Where a line holds the word "endpoints", copy that line from the data below.

Segment Start: DATA EXTRACTS

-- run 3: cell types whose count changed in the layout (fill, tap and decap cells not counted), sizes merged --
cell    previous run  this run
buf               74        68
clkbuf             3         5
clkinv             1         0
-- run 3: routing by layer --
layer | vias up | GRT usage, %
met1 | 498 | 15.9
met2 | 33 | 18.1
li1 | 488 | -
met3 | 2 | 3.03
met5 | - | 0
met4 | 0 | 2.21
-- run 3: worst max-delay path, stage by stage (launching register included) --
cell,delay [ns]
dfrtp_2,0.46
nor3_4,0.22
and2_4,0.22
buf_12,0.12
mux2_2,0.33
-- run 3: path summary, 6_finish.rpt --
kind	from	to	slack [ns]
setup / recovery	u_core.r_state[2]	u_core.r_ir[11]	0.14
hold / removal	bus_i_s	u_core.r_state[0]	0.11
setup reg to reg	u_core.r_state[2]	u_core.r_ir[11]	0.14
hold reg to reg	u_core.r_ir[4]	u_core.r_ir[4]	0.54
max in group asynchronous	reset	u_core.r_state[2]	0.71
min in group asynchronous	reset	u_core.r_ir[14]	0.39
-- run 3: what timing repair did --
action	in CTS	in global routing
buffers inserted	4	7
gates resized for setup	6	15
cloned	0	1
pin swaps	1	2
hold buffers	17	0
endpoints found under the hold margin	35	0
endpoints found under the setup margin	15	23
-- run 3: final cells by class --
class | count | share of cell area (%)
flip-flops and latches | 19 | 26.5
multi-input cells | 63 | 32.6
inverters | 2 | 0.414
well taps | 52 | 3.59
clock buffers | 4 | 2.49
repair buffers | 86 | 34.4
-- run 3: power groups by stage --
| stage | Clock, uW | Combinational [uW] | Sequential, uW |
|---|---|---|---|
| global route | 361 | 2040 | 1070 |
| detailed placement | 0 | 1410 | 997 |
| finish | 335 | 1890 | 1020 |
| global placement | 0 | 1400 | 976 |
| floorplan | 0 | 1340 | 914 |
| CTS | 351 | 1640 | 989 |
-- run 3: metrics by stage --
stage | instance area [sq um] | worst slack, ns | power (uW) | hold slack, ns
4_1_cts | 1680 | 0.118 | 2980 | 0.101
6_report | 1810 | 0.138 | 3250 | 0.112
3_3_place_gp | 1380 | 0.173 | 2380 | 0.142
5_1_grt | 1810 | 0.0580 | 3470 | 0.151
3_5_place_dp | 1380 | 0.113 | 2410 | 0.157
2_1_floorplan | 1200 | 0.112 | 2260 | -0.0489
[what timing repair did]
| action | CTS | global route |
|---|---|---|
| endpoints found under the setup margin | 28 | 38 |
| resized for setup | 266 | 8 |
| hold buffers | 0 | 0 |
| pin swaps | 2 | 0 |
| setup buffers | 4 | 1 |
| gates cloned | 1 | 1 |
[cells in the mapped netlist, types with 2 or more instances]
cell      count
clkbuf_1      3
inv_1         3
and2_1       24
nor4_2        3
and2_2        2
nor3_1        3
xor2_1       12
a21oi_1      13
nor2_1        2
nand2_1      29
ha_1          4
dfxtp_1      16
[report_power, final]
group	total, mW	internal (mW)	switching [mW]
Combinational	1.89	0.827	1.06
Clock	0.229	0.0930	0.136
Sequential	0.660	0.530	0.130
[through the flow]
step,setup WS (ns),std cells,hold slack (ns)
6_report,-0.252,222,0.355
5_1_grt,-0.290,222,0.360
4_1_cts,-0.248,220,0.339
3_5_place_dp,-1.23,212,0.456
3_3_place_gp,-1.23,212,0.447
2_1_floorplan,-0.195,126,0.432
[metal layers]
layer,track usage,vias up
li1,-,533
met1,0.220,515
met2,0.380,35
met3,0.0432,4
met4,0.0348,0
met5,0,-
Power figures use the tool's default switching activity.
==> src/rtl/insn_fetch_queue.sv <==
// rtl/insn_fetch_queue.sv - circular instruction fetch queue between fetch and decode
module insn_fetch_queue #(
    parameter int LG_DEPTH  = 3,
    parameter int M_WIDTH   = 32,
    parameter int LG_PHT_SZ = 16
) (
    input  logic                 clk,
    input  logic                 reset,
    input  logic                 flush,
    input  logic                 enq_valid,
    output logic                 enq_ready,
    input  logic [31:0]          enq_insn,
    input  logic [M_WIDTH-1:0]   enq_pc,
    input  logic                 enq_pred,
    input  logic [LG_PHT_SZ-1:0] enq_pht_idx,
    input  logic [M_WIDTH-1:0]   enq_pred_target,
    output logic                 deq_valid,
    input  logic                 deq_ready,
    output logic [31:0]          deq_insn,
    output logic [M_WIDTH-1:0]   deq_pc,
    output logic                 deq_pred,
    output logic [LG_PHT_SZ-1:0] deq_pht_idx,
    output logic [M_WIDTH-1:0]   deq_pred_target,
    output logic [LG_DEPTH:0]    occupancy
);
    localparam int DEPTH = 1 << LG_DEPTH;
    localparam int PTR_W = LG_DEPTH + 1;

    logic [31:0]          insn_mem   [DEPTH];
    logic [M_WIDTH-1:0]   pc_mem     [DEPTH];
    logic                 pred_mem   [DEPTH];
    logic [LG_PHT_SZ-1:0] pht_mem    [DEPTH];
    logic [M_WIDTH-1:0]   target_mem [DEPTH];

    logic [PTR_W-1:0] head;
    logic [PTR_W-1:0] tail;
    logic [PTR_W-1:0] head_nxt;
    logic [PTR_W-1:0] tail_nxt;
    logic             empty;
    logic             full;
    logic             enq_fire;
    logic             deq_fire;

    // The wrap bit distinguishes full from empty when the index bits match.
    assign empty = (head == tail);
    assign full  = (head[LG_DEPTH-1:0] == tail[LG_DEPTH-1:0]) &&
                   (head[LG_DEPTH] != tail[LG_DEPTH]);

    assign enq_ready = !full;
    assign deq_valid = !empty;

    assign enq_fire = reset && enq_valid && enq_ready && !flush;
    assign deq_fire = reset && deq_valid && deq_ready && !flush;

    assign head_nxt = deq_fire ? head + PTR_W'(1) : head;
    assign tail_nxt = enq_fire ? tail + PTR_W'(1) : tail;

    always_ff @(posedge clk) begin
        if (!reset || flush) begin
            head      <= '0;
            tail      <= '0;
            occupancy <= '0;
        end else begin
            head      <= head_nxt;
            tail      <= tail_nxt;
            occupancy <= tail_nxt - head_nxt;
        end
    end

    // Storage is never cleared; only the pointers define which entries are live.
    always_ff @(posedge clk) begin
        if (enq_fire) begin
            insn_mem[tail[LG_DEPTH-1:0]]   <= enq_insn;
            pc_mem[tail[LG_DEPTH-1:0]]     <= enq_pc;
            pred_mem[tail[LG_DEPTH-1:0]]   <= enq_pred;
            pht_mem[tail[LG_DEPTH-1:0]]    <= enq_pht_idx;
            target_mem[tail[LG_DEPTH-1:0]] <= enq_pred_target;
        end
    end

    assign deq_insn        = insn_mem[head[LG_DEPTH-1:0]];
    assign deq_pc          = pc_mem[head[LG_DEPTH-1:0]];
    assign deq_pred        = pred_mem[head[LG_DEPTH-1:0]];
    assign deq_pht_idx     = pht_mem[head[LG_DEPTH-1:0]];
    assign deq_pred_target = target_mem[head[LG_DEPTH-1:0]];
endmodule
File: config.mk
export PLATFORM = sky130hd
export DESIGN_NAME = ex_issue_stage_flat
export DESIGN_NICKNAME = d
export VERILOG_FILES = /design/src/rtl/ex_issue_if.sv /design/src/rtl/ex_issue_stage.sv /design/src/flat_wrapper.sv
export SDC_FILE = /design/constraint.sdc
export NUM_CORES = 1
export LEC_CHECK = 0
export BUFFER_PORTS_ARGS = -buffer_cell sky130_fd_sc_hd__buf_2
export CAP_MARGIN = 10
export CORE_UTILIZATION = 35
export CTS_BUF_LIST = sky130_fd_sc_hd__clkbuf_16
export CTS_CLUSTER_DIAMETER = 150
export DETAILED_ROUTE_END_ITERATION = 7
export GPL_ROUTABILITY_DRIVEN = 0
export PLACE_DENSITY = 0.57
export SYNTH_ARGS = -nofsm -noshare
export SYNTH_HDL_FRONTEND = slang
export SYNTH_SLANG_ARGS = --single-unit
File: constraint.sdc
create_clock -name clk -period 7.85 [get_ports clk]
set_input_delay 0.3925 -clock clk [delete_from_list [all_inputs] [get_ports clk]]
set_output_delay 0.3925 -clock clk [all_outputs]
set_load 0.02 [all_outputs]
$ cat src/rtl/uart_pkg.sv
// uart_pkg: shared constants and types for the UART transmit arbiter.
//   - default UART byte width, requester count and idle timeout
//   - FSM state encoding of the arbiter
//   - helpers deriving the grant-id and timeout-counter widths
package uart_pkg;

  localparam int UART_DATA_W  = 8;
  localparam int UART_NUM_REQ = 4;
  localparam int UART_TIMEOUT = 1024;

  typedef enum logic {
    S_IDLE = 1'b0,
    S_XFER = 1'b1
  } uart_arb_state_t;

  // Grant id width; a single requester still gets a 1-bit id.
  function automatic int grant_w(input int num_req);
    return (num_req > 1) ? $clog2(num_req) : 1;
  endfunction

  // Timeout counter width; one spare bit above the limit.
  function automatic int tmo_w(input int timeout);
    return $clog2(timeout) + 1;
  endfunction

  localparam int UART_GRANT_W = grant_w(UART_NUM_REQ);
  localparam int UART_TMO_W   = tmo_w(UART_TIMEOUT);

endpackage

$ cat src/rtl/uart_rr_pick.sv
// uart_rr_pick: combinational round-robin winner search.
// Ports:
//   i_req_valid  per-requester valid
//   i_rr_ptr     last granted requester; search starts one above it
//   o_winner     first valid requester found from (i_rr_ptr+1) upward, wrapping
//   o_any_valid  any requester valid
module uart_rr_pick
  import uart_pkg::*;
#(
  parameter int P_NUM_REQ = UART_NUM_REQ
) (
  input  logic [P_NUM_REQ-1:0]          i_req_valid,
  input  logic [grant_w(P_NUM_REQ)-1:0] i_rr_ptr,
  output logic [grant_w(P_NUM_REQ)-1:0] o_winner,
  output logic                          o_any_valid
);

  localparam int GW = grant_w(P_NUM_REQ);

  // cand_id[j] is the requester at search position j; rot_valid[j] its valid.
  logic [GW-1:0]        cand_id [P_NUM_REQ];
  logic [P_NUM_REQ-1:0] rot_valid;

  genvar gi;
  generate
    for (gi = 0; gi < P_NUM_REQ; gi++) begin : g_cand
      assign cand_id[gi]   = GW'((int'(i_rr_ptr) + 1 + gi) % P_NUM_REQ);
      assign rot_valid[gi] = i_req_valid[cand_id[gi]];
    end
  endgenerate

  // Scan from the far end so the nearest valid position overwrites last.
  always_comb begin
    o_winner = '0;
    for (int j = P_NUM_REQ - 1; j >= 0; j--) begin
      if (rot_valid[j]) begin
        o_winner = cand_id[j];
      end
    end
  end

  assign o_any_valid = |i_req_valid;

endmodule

Segment End: DATA EXTRACTS
Segment Start: DATA EXTRACTS

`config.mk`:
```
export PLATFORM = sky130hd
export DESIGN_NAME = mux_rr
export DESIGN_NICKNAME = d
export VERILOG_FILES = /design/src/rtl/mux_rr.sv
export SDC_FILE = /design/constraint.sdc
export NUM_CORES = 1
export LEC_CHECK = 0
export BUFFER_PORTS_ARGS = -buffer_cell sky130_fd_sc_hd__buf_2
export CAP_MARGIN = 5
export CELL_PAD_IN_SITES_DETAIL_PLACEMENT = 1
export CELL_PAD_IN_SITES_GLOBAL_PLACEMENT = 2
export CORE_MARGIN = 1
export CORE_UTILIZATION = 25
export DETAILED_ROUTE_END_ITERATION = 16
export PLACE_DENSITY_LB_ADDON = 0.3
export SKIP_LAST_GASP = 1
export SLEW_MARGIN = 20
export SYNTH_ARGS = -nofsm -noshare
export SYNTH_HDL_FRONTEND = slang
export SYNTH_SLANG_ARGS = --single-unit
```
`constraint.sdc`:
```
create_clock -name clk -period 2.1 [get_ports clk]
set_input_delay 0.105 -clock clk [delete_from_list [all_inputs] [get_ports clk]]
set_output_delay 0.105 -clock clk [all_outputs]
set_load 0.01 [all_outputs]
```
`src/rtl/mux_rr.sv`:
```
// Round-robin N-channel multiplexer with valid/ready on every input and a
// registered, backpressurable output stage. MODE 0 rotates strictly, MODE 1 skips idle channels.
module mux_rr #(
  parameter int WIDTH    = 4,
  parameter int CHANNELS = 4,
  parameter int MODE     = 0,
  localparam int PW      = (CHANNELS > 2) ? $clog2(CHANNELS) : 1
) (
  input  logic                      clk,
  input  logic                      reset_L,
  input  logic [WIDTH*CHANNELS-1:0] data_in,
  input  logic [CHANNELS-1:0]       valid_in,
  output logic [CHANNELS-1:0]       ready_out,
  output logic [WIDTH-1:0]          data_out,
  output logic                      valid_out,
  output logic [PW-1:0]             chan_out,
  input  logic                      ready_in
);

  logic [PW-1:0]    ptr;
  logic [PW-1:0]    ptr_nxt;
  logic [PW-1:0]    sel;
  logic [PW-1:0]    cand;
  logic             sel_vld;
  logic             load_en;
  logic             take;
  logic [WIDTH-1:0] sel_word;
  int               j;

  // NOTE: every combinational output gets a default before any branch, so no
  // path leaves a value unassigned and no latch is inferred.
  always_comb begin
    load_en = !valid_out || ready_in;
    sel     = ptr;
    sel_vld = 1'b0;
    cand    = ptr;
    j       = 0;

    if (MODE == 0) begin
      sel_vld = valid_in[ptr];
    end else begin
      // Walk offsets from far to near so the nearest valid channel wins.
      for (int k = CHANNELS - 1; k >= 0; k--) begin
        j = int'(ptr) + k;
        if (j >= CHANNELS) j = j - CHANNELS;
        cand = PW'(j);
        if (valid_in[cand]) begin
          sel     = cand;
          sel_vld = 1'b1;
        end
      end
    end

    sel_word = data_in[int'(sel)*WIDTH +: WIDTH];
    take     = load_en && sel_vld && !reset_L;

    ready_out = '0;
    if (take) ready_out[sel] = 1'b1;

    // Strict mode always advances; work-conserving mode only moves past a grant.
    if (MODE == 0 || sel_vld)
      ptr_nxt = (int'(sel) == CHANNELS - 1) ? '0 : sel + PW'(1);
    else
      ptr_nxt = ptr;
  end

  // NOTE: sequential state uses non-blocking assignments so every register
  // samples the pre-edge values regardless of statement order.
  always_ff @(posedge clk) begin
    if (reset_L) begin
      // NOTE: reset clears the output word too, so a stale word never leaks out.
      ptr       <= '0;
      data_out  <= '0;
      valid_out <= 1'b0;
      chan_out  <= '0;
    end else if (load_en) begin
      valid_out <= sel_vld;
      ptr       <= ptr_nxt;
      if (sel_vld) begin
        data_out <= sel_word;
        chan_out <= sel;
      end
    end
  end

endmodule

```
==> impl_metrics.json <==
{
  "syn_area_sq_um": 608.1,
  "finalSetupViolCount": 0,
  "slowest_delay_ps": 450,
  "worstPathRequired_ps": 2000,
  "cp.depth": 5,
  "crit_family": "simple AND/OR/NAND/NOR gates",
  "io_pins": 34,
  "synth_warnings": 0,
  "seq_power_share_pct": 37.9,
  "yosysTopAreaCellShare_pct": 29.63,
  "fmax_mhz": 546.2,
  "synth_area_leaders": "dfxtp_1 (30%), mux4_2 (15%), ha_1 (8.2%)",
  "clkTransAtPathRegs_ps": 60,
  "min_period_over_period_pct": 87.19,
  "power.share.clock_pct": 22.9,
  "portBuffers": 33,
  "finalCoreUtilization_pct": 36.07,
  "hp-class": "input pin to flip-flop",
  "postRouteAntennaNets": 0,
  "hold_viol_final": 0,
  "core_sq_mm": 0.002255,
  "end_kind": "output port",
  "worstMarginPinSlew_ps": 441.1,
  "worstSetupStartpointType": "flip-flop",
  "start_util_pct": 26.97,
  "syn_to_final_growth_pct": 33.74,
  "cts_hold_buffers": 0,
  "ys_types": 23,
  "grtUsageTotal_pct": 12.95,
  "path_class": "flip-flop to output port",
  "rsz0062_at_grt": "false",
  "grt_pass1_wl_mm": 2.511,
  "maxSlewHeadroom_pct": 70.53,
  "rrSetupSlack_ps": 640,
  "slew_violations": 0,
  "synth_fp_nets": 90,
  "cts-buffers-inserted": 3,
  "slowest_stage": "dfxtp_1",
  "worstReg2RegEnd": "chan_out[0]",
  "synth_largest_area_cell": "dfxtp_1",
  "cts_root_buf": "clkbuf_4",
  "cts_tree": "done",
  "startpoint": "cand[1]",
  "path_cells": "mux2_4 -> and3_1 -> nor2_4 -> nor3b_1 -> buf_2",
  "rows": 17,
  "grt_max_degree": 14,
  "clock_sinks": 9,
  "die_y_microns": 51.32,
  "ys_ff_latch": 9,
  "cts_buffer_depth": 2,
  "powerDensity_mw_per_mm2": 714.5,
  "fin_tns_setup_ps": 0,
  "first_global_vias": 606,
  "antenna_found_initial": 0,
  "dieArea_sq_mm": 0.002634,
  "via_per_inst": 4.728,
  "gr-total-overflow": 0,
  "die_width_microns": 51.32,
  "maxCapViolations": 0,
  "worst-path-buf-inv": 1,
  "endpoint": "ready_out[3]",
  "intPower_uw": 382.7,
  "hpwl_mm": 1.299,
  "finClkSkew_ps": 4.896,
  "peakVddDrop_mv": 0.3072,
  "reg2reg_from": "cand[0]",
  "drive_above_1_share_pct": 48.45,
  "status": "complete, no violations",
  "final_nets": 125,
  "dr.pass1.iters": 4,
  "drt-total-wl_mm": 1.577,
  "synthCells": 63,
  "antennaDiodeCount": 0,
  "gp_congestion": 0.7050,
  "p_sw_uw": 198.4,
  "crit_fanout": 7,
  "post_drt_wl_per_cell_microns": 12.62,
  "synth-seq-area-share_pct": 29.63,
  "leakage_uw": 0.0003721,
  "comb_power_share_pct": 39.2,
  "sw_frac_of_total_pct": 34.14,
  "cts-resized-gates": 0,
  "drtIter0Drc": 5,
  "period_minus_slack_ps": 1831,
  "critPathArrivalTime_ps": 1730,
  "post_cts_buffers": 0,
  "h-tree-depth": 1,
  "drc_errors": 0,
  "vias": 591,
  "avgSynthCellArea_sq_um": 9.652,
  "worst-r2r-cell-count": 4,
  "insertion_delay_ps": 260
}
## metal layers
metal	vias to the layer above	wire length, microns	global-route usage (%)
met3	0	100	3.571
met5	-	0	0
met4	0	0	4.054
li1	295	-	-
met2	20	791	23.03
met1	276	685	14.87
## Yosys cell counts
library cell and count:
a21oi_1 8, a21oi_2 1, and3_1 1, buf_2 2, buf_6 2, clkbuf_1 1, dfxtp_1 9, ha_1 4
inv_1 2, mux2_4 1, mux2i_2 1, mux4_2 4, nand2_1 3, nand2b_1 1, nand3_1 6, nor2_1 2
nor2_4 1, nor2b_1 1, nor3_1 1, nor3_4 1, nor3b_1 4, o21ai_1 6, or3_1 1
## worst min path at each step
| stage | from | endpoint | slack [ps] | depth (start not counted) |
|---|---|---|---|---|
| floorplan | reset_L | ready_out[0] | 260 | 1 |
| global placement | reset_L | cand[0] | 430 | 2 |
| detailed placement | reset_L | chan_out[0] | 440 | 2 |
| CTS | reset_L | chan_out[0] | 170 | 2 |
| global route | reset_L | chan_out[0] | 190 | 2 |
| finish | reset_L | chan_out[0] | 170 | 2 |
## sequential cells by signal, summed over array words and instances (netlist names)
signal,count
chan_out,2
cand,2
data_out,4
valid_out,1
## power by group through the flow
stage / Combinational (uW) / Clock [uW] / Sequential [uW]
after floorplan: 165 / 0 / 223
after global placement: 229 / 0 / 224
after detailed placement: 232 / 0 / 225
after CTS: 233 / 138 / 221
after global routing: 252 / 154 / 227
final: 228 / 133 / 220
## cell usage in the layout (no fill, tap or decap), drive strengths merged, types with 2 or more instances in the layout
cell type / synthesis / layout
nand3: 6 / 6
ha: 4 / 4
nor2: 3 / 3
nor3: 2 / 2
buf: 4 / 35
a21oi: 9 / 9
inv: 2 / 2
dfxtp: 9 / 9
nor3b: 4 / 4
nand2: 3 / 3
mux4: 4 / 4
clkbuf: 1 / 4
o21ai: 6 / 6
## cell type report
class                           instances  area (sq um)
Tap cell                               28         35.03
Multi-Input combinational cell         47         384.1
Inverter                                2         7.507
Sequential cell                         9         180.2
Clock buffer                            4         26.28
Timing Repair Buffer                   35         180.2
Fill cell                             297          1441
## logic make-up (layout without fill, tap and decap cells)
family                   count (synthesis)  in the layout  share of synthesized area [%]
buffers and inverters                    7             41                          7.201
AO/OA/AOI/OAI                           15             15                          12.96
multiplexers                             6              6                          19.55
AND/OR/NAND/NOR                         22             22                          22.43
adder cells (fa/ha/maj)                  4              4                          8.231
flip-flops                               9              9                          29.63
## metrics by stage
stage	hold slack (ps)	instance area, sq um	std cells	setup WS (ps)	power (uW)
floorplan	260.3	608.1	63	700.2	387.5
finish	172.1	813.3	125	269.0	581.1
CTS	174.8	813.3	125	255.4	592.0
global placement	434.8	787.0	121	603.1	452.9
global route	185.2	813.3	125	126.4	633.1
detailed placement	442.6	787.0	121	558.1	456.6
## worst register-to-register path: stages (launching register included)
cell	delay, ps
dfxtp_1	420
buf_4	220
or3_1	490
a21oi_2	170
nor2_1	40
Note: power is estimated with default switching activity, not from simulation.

Segment End: DATA EXTRACTS
Segment Start: DATA EXTRACTS

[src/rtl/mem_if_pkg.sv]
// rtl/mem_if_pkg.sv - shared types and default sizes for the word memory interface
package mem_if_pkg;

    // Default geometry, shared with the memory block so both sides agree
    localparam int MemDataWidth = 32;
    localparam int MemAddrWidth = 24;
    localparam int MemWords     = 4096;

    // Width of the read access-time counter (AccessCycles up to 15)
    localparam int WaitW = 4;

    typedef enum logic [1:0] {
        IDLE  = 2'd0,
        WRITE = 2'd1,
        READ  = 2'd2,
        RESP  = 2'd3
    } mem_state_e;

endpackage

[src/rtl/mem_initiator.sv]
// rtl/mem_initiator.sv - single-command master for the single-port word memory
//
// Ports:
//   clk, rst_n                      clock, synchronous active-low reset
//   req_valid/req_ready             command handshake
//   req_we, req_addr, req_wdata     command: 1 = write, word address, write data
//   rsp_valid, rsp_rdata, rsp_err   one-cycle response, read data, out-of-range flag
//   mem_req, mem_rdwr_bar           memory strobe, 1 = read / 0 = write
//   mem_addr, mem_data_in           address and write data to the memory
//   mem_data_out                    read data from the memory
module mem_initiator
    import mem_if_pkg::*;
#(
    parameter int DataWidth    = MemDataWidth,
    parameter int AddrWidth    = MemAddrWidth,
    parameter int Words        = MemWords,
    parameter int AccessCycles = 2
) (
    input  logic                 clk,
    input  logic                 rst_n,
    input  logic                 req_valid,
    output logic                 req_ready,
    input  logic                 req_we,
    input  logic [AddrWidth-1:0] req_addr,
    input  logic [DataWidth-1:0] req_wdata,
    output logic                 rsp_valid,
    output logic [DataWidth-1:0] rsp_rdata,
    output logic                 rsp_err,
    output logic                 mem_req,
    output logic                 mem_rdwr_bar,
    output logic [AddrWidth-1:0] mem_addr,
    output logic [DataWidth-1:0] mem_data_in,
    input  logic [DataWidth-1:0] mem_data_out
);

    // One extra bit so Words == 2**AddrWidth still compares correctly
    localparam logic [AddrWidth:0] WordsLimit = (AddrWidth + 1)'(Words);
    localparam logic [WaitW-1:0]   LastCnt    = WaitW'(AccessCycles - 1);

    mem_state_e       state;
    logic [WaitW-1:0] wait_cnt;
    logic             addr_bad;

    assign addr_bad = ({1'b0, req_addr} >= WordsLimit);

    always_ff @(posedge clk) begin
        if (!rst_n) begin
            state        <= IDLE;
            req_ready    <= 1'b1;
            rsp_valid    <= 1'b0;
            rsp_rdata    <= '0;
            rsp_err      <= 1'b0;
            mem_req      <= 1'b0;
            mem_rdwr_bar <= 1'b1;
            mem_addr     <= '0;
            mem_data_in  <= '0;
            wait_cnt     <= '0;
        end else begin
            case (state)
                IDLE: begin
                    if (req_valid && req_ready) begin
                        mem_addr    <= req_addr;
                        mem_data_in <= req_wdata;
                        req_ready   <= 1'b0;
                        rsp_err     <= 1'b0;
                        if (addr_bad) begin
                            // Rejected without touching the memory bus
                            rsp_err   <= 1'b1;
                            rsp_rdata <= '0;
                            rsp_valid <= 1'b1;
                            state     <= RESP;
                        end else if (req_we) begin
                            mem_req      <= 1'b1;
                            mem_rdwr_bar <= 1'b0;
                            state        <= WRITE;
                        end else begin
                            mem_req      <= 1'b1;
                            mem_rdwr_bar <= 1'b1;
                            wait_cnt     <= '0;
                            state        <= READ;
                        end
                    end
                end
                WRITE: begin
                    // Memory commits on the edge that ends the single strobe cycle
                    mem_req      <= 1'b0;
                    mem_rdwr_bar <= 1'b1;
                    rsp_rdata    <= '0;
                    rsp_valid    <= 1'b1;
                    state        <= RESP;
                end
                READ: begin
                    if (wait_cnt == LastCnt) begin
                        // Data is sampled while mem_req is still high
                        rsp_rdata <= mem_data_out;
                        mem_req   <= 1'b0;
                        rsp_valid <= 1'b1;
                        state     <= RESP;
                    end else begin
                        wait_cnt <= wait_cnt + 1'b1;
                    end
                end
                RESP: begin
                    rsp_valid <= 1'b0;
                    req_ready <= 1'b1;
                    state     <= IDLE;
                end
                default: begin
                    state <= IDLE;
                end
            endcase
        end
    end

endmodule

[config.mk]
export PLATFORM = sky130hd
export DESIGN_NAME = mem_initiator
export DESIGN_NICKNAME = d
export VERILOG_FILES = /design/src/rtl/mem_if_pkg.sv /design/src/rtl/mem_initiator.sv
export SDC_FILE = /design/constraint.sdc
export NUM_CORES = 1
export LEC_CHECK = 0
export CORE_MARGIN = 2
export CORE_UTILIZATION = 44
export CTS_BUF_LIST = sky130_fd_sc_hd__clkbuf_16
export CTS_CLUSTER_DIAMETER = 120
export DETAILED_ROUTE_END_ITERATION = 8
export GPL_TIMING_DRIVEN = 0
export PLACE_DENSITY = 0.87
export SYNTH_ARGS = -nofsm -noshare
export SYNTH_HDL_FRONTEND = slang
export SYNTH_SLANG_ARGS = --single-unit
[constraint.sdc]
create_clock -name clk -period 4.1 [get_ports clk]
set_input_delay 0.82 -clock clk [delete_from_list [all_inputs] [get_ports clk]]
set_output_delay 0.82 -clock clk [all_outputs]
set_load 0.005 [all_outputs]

Segment End: DATA EXTRACTS

EXERCISE RESPONSE:
endpoints found under the hold margin	35	0
endpoints found under the setup margin	15	23
| endpoints found under the setup margin | 28 | 38 |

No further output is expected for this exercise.